# SUPPLIED ENTRIES
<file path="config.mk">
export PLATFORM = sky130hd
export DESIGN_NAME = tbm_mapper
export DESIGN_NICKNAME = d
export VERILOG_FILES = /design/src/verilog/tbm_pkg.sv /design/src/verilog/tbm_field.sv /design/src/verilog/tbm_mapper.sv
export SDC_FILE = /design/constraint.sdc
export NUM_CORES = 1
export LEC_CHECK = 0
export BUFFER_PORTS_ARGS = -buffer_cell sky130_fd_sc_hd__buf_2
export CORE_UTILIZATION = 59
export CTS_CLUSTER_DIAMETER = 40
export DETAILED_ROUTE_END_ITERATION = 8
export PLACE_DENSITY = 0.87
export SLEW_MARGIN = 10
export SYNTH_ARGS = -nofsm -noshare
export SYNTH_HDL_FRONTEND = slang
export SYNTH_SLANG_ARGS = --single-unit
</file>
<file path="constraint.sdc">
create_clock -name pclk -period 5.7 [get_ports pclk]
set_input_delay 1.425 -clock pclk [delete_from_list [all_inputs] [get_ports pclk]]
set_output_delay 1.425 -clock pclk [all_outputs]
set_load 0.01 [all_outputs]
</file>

---

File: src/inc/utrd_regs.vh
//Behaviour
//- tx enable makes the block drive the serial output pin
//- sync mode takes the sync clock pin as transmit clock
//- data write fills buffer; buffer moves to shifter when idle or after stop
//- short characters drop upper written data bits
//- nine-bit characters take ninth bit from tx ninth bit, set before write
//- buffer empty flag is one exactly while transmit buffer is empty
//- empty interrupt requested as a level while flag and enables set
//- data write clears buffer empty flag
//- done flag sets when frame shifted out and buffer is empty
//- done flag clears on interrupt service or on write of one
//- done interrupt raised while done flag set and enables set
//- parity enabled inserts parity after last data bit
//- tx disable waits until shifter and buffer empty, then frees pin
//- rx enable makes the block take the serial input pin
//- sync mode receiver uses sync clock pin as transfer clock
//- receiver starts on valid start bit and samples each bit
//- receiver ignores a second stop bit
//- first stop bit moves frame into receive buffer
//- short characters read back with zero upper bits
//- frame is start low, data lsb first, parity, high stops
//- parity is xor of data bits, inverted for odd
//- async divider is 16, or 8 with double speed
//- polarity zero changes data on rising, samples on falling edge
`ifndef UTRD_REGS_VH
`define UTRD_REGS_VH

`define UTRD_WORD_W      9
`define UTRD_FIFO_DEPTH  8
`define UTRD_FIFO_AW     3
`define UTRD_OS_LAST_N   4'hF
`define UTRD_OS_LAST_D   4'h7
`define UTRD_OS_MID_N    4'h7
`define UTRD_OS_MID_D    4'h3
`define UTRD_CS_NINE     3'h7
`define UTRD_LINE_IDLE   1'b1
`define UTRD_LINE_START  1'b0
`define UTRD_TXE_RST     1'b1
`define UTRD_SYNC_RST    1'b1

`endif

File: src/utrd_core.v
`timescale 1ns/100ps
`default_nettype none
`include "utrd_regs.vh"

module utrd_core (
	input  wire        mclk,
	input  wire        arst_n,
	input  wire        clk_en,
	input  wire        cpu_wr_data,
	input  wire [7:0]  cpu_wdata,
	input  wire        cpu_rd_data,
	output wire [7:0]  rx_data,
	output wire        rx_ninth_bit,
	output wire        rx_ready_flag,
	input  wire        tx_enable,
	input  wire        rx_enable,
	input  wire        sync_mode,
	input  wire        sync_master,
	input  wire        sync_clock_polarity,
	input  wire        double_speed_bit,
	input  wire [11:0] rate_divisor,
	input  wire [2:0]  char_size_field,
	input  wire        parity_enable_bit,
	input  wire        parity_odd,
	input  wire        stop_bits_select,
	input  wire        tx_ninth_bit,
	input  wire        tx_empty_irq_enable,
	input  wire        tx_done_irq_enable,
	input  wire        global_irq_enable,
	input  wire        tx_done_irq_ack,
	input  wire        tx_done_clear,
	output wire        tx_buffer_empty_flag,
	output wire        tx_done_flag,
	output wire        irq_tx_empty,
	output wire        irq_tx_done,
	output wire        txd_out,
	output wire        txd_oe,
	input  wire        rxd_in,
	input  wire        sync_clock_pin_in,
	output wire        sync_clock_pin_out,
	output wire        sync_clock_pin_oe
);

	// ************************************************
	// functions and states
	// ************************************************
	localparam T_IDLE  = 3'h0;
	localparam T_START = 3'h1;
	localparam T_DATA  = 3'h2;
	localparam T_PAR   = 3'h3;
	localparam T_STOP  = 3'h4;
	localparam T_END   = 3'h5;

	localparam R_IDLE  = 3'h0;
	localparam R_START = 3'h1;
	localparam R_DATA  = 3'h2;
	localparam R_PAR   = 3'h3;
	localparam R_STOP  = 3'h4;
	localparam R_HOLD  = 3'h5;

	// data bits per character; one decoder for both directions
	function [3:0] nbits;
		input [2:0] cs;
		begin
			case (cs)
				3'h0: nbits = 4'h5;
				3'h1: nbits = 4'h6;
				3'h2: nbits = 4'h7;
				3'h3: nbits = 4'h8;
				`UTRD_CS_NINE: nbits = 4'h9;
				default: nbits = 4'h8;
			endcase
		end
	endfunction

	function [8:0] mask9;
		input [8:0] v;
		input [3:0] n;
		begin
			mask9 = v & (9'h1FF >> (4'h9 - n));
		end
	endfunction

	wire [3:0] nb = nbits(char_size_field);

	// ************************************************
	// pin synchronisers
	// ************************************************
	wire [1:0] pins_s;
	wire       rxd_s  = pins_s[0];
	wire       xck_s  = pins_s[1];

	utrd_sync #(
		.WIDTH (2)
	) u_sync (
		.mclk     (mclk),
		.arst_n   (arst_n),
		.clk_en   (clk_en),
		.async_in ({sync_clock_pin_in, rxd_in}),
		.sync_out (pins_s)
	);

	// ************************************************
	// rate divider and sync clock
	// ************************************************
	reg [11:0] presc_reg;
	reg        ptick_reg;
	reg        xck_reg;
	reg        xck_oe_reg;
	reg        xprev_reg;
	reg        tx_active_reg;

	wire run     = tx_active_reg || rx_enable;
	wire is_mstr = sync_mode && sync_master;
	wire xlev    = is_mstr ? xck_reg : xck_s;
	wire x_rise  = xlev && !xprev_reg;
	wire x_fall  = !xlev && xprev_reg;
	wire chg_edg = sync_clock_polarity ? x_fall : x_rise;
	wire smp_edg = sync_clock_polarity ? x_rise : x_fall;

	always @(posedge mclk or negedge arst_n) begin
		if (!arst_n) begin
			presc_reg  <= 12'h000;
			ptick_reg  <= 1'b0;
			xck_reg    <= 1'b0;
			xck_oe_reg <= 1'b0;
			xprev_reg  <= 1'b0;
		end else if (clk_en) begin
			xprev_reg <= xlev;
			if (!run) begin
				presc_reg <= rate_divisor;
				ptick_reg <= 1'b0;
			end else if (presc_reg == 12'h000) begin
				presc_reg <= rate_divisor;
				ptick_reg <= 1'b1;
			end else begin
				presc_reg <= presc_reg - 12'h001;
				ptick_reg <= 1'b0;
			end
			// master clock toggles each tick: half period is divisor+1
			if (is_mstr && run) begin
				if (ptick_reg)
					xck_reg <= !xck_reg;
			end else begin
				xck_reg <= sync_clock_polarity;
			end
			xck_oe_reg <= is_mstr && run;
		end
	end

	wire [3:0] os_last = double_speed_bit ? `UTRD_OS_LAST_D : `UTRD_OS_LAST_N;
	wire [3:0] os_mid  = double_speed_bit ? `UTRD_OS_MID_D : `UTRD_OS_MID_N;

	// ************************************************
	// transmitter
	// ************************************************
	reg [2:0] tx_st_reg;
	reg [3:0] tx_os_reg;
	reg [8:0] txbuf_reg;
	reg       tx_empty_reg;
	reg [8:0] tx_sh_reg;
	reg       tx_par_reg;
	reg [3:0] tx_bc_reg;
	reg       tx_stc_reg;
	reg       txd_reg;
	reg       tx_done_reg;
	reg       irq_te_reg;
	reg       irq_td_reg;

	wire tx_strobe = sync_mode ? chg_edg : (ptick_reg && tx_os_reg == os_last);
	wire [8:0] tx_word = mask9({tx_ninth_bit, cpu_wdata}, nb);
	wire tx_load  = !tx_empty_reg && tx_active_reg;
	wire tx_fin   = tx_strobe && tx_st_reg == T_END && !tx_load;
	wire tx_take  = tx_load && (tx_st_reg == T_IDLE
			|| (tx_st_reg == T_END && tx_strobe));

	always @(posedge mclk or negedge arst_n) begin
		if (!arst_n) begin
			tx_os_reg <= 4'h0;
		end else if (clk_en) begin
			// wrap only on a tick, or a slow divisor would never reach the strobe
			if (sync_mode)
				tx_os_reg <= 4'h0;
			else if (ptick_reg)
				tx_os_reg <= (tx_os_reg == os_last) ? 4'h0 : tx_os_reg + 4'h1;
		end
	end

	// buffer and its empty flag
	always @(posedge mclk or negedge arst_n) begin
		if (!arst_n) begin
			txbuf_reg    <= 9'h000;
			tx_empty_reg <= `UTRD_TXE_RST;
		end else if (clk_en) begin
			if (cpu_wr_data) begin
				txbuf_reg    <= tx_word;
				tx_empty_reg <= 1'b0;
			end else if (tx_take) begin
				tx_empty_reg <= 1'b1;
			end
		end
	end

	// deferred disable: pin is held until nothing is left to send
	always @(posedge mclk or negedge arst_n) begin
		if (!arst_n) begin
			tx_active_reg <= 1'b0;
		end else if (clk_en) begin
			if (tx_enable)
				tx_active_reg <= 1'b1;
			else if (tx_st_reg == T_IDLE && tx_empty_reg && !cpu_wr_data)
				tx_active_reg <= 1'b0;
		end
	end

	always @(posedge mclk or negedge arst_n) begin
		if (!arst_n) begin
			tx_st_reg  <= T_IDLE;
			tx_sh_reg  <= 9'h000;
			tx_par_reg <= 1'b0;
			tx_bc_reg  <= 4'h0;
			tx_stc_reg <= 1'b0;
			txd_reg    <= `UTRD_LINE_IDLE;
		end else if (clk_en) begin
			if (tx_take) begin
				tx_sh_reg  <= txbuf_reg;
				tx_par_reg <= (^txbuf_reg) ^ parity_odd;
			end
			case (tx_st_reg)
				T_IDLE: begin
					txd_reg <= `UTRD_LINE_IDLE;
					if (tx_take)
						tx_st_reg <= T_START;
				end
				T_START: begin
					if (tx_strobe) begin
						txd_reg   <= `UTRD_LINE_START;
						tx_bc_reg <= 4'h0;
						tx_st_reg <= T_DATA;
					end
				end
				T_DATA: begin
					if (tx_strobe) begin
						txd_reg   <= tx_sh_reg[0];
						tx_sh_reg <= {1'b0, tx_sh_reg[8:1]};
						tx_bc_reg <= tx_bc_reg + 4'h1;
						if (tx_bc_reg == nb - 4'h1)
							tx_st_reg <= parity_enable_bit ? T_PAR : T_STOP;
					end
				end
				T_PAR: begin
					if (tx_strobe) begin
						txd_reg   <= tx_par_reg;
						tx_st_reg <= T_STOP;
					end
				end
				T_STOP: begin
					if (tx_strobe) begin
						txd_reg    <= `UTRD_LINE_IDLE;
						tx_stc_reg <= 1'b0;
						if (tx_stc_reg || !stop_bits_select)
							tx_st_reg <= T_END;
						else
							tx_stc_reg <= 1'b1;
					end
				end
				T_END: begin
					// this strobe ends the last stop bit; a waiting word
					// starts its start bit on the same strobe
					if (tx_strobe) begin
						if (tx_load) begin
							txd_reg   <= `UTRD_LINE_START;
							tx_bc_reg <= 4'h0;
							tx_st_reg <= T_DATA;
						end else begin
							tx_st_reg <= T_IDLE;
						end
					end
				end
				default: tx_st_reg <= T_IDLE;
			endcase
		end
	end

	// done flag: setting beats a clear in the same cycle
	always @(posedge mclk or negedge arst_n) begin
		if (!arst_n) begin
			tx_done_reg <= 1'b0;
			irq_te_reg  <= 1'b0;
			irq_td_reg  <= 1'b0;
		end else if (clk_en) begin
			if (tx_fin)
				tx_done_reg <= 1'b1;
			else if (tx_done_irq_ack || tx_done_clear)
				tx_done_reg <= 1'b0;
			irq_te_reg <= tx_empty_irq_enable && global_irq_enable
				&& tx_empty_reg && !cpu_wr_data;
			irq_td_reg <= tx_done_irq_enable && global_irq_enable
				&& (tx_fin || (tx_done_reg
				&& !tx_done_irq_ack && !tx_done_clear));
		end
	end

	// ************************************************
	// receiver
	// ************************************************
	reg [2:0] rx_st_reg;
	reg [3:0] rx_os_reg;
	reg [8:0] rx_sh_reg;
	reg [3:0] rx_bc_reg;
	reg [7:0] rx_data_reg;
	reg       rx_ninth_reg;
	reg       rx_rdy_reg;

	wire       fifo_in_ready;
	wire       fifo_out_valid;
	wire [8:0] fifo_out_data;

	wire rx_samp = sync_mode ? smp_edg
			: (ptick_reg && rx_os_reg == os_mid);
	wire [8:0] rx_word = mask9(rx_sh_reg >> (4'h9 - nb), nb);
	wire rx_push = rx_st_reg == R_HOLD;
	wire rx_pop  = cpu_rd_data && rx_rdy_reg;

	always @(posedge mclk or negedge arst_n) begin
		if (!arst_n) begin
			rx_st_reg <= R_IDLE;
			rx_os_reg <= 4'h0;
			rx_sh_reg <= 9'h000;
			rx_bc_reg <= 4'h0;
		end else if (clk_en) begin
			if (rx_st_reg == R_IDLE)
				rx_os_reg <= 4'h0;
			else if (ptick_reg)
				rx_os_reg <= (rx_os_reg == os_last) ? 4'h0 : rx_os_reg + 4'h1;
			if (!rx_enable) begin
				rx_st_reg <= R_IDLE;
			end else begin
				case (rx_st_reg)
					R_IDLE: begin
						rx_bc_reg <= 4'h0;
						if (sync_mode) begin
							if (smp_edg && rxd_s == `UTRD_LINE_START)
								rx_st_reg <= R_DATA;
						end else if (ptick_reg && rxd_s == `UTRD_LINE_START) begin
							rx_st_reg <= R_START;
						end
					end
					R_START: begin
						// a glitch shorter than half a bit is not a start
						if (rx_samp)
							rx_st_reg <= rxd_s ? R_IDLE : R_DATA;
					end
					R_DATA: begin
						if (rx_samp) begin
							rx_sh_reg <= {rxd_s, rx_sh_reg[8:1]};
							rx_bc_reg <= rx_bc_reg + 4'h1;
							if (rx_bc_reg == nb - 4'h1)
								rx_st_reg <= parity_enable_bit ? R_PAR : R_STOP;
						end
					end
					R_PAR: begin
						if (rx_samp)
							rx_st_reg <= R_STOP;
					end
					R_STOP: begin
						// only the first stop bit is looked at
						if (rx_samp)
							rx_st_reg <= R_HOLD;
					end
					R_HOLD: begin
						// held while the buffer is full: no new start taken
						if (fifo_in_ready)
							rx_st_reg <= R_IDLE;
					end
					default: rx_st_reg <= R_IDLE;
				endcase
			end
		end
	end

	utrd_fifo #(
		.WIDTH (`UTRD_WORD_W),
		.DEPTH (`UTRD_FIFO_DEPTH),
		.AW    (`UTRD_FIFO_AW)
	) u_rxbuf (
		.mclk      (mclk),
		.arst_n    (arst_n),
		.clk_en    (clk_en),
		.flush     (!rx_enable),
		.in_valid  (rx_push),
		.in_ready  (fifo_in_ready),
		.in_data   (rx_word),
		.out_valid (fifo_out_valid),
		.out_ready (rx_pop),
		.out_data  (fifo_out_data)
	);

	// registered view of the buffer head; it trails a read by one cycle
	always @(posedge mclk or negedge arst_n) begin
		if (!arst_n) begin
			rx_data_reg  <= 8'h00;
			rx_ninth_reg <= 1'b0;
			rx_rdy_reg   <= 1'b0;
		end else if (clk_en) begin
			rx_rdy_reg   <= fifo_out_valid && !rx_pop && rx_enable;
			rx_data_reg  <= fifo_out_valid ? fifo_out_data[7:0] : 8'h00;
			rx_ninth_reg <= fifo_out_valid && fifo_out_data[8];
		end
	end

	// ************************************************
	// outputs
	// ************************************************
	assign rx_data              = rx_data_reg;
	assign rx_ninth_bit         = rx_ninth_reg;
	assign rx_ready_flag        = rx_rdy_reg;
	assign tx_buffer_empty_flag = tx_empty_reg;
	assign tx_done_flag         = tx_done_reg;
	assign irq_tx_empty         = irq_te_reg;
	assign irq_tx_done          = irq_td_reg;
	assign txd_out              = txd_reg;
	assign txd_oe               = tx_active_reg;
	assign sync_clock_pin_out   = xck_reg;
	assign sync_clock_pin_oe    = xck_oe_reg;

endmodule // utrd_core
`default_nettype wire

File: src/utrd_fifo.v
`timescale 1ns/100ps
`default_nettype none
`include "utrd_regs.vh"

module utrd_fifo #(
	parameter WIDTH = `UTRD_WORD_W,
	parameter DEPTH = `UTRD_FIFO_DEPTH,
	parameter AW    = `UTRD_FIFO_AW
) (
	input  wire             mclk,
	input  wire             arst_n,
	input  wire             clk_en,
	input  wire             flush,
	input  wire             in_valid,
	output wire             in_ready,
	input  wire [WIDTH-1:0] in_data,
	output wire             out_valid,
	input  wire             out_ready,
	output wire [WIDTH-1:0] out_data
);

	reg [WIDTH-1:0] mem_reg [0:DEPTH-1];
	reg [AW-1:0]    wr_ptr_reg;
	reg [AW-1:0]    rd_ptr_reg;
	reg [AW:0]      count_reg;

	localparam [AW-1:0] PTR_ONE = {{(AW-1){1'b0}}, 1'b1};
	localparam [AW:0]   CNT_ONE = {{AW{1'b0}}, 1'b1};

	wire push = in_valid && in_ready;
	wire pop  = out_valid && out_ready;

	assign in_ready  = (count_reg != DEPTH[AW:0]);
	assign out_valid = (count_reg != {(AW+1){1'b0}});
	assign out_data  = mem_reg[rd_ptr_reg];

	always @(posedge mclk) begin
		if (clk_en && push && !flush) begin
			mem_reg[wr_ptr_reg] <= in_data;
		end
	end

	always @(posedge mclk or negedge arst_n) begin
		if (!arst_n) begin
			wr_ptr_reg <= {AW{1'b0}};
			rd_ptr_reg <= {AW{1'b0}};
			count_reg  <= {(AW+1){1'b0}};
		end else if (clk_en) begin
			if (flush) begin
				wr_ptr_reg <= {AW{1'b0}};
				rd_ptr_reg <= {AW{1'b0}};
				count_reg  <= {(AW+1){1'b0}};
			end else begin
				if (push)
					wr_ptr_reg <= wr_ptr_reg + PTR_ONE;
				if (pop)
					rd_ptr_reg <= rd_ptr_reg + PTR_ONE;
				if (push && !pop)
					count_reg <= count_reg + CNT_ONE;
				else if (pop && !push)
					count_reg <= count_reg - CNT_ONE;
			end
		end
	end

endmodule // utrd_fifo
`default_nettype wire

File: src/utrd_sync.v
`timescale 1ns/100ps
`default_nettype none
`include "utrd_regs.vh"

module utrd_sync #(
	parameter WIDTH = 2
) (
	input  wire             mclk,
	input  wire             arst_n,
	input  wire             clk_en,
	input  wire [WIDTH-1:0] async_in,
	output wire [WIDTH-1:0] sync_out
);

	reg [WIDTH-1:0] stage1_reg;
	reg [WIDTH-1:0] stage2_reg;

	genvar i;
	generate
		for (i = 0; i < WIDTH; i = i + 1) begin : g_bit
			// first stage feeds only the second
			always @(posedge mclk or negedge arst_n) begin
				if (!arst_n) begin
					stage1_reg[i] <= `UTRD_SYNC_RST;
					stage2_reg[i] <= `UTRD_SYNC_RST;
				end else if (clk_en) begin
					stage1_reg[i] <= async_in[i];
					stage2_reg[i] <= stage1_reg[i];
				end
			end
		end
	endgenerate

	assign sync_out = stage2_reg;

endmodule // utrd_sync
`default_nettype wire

# TASK TO CARRY OUT
One number only, please: the count of lines in the data that hold the word "upper".

# RESPONSE TO THE EXERCISE
2